Task to carry out — Only one stretch of the records below is wanted: the lines from the one holding "layer / share of wire [%] / routed length, µm" through the one holding "clock buffer | 158 | 3230". Return it exactly, both ends included.

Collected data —
-----

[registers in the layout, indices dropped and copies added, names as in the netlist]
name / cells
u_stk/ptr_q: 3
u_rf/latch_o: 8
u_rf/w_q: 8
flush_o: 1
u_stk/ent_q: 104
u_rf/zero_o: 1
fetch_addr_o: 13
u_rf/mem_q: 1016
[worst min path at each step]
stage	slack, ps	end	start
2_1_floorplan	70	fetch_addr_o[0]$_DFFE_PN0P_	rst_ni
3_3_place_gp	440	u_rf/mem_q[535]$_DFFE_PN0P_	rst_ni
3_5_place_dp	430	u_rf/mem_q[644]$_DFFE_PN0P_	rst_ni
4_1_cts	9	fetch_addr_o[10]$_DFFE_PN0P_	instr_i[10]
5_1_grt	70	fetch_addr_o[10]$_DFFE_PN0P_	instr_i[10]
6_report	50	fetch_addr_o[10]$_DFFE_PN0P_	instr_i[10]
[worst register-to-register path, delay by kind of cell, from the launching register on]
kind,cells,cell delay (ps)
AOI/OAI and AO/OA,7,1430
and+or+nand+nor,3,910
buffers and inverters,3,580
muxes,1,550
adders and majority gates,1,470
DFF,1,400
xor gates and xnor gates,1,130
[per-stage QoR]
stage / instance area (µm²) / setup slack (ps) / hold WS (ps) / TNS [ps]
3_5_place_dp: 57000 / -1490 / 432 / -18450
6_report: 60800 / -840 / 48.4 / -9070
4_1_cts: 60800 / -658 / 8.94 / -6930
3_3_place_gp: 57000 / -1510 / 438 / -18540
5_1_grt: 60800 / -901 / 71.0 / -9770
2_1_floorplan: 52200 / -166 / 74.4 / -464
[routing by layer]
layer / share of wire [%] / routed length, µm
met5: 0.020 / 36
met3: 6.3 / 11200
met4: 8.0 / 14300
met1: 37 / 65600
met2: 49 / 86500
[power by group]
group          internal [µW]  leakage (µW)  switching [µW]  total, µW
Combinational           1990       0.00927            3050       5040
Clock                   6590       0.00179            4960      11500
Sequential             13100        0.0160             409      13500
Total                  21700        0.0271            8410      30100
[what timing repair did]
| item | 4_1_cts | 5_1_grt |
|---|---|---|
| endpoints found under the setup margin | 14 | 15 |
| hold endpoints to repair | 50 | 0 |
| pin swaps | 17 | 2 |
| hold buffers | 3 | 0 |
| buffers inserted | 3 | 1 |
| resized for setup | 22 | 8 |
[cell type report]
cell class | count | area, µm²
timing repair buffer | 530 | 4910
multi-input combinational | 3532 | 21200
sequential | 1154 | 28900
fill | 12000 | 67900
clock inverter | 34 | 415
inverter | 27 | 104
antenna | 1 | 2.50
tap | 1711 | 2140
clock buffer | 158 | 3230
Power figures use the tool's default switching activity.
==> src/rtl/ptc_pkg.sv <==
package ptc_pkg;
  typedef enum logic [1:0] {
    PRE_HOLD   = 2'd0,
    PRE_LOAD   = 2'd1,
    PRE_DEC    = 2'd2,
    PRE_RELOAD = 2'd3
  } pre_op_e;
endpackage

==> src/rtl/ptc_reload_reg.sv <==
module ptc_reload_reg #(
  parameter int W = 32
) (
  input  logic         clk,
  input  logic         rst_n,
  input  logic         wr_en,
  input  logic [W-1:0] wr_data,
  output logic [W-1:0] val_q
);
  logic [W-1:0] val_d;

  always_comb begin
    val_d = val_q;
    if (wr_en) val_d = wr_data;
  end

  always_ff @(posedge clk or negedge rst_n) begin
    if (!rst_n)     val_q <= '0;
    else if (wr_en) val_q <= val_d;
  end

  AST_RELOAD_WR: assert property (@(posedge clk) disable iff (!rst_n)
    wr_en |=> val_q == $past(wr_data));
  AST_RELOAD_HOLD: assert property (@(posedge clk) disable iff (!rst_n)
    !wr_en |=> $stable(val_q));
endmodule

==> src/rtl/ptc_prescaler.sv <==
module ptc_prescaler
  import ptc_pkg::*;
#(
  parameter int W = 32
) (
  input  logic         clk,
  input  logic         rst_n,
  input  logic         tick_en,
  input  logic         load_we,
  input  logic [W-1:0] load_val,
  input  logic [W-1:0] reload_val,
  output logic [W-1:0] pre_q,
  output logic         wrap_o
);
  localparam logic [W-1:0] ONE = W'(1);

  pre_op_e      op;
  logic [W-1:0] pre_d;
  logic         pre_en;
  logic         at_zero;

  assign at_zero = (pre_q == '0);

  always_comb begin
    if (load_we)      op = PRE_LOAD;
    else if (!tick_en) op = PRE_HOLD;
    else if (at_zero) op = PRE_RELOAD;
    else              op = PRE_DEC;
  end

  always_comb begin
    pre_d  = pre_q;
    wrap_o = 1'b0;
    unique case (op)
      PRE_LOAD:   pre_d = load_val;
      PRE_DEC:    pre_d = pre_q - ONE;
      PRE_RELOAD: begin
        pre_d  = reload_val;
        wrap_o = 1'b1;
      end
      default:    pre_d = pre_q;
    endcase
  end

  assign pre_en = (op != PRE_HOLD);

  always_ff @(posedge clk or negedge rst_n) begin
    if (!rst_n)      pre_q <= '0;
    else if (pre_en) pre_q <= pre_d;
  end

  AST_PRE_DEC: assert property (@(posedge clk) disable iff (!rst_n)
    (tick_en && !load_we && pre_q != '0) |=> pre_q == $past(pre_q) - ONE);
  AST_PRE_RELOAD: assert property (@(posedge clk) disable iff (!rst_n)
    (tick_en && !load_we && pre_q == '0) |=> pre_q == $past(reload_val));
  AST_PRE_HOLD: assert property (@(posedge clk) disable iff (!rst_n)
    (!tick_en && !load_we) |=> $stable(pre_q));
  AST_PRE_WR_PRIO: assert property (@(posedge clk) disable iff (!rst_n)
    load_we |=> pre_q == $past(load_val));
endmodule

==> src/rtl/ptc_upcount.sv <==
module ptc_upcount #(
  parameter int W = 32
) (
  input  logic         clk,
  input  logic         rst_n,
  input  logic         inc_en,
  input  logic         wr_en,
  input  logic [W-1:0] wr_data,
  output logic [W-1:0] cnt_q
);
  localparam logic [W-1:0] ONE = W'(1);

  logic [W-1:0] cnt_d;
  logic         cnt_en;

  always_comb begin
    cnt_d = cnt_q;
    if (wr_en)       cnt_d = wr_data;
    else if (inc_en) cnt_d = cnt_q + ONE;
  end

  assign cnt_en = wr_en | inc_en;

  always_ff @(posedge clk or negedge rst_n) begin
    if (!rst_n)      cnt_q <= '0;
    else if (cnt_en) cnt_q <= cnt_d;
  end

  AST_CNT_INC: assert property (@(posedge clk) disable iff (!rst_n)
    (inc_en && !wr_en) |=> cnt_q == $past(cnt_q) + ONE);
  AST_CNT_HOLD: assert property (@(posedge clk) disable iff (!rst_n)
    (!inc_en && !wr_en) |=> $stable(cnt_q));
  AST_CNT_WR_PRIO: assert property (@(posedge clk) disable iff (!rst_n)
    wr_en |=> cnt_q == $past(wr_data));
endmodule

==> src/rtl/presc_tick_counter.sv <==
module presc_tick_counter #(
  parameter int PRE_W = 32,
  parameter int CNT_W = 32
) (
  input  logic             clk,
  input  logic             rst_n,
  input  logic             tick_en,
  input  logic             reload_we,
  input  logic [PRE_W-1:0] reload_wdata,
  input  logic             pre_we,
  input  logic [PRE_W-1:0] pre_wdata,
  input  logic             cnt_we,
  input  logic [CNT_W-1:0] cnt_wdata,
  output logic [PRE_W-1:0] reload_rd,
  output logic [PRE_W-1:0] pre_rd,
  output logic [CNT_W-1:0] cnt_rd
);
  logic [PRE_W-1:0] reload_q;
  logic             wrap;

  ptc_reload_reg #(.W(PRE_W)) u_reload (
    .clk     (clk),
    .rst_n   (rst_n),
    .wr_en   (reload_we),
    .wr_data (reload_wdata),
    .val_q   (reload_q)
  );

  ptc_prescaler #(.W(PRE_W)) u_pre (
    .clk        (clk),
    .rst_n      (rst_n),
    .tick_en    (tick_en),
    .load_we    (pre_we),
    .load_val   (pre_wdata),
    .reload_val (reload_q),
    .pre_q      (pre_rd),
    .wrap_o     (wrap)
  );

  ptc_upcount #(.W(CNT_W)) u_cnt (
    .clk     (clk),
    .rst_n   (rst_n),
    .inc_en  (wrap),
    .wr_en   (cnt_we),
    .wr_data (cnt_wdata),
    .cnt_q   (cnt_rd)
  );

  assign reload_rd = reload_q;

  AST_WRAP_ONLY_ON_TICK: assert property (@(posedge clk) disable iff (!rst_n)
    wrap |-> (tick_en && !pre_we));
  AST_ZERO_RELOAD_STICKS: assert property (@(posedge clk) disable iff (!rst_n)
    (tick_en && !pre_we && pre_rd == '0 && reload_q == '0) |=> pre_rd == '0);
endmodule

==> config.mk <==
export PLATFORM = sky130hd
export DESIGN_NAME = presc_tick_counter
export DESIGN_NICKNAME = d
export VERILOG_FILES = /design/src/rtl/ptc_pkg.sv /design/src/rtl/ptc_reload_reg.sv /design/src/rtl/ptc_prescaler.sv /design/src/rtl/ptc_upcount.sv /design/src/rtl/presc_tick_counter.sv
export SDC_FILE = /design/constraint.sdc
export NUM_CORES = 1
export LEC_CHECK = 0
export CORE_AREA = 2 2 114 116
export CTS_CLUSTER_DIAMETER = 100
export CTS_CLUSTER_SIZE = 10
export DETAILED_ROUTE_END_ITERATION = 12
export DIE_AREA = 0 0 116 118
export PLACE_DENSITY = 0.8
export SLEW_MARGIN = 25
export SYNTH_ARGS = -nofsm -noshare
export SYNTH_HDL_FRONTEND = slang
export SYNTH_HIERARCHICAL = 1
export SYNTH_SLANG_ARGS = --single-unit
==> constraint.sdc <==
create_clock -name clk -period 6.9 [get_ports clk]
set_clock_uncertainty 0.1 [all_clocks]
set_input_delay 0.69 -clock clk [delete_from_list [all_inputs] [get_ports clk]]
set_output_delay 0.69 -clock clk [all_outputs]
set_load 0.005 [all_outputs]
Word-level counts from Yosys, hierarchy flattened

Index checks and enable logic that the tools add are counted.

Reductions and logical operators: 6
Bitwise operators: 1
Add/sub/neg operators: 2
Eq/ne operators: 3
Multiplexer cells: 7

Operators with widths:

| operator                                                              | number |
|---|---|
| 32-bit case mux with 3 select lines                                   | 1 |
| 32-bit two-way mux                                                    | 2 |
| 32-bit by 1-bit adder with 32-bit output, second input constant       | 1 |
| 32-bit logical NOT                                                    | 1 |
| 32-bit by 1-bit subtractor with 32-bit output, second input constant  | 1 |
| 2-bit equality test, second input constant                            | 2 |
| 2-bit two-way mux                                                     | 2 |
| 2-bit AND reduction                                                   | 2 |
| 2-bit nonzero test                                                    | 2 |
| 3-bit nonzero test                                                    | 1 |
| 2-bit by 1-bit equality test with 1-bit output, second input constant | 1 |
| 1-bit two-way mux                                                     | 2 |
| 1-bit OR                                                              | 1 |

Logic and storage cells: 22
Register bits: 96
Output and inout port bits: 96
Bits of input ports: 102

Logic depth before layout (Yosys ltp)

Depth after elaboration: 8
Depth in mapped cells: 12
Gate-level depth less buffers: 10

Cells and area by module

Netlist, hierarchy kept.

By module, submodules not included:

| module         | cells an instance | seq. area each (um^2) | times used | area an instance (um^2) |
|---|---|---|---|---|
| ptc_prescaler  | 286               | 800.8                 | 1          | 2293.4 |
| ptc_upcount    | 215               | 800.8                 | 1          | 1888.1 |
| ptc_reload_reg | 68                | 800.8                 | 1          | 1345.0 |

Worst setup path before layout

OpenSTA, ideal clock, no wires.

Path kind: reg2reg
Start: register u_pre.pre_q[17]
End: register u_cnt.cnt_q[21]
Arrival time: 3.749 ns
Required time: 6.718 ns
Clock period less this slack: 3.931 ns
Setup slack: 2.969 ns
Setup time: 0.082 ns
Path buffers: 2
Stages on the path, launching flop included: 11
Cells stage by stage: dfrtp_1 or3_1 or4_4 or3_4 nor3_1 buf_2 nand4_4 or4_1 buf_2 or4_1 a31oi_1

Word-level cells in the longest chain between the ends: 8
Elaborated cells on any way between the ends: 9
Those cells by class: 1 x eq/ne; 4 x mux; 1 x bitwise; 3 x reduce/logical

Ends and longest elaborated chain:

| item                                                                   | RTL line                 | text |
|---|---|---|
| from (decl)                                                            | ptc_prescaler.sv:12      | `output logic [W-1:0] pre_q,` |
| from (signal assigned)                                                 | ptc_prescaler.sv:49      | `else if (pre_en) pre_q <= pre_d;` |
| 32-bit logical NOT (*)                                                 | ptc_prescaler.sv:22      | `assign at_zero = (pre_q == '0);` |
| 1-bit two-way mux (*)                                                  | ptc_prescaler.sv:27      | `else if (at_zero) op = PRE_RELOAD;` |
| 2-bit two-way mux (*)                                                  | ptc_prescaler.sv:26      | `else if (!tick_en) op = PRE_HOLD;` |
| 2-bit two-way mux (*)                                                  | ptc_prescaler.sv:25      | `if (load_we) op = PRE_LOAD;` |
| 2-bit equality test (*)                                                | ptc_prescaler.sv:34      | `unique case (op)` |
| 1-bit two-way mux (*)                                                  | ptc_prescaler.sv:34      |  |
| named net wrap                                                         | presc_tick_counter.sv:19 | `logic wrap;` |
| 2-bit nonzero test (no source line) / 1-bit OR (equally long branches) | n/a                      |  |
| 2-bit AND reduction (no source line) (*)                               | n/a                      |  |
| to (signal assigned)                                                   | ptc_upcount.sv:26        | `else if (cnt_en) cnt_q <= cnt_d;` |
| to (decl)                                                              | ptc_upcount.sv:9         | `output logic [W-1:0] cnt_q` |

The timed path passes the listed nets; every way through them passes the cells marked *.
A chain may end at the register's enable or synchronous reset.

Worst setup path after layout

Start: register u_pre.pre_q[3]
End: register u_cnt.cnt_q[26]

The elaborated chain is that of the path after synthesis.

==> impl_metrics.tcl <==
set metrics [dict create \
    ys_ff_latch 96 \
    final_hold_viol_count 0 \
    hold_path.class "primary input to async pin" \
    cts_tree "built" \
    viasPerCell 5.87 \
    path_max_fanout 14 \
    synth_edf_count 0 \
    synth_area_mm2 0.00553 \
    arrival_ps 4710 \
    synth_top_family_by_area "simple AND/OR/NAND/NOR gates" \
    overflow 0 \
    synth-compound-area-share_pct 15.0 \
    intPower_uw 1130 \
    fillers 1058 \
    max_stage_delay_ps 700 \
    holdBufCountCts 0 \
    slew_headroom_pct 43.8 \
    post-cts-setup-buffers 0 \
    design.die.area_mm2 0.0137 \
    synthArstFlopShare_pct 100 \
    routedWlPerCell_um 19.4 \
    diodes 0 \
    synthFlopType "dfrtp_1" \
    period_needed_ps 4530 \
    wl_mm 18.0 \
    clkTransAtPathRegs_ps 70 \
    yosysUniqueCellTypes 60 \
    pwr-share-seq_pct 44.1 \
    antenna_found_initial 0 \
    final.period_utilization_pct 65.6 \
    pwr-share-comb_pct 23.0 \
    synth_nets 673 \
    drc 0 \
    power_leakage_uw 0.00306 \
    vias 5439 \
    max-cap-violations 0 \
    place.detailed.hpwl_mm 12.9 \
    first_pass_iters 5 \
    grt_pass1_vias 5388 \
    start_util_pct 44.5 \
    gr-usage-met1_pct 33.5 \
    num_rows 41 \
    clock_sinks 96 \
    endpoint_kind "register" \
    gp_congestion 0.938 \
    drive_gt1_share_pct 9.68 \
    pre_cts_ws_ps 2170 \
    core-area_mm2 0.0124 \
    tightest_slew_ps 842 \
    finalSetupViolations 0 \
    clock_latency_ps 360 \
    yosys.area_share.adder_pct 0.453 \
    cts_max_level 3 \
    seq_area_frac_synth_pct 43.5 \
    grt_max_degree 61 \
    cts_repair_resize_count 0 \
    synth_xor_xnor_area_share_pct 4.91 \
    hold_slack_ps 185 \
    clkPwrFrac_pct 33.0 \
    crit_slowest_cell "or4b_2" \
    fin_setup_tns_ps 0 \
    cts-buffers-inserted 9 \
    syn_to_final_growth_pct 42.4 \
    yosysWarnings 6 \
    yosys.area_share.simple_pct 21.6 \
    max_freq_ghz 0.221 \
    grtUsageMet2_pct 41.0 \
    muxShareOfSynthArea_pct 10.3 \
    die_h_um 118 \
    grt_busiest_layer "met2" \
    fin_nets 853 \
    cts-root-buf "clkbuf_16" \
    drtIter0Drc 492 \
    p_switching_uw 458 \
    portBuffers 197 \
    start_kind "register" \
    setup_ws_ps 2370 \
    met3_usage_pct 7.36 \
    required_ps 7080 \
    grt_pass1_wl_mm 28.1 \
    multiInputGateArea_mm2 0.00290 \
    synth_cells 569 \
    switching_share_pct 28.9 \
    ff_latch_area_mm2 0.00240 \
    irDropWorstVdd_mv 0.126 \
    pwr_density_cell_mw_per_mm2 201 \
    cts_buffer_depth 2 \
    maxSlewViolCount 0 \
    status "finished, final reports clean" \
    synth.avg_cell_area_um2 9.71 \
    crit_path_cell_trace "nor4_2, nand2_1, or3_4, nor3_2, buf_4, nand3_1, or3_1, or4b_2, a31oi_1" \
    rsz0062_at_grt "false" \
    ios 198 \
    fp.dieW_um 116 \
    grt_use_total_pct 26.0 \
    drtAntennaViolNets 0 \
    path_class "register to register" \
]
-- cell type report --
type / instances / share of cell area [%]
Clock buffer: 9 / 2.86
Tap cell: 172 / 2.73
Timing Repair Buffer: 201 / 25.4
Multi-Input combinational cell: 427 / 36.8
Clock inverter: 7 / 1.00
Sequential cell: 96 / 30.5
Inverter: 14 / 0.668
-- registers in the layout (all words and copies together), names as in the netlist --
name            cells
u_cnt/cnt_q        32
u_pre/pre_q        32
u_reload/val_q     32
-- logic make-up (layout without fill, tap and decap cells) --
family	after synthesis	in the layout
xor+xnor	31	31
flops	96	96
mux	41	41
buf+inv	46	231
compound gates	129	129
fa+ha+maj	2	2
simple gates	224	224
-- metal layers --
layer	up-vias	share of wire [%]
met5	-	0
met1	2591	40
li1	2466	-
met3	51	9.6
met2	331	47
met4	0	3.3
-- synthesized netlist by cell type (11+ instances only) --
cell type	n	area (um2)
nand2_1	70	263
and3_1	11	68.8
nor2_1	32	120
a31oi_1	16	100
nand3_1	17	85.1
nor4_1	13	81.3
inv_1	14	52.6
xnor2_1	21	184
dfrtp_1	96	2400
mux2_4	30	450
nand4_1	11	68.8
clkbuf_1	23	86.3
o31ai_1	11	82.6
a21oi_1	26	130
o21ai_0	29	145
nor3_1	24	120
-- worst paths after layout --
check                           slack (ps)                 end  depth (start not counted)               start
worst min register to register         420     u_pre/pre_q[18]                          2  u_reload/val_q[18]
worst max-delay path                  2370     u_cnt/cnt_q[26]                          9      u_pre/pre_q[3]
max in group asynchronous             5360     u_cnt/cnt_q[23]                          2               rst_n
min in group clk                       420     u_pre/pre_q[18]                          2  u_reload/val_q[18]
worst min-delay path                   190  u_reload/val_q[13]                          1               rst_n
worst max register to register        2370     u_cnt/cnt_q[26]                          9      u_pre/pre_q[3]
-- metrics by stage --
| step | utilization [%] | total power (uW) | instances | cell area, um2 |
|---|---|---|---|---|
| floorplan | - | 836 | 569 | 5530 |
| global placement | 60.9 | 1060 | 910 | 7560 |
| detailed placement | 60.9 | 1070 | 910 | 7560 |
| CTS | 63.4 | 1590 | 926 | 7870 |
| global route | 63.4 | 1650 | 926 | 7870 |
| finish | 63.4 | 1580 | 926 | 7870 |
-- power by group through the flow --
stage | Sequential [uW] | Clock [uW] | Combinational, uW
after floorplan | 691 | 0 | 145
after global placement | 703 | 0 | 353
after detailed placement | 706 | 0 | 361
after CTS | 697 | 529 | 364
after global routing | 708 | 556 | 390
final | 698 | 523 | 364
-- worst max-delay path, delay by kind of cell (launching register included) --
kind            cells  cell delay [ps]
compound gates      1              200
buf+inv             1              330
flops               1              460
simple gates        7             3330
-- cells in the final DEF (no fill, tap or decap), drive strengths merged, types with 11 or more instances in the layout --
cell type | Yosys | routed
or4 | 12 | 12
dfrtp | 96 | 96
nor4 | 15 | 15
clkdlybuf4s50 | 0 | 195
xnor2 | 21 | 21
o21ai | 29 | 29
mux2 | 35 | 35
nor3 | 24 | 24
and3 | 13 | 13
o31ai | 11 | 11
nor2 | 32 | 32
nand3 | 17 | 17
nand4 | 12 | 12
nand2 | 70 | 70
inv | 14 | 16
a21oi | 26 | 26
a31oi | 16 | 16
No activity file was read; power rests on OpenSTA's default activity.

-----

Exercise answer —
layer / share of wire [%] / routed length, µm
met5: 0.020 / 36
met3: 6.3 / 11200
met4: 8.0 / 14300
met1: 37 / 65600
met2: 49 / 86500
[power by group]
group          internal [µW]  leakage (µW)  switching [µW]  total, µW
Combinational           1990       0.00927            3050       5040
Clock                   6590       0.00179            4960      11500
Sequential             13100        0.0160             409      13500
Total                  21700        0.0271            8410      30100
[what timing repair did]
| item | 4_1_cts | 5_1_grt |
|---|---|---|
| endpoints found under the setup margin | 14 | 15 |
| hold endpoints to repair | 50 | 0 |
| pin swaps | 17 | 2 |
| hold buffers | 3 | 0 |
| buffers inserted | 3 | 1 |
| resized for setup | 22 | 8 |
[cell type report]
cell class | count | area, µm²
timing repair buffer | 530 | 4910
multi-input combinational | 3532 | 21200
sequential | 1154 | 28900
fill | 12000 | 67900
clock inverter | 34 | 415
inverter | 27 | 104
antenna | 1 | 2.50
tap | 1711 | 2140
clock buffer | 158 | 3230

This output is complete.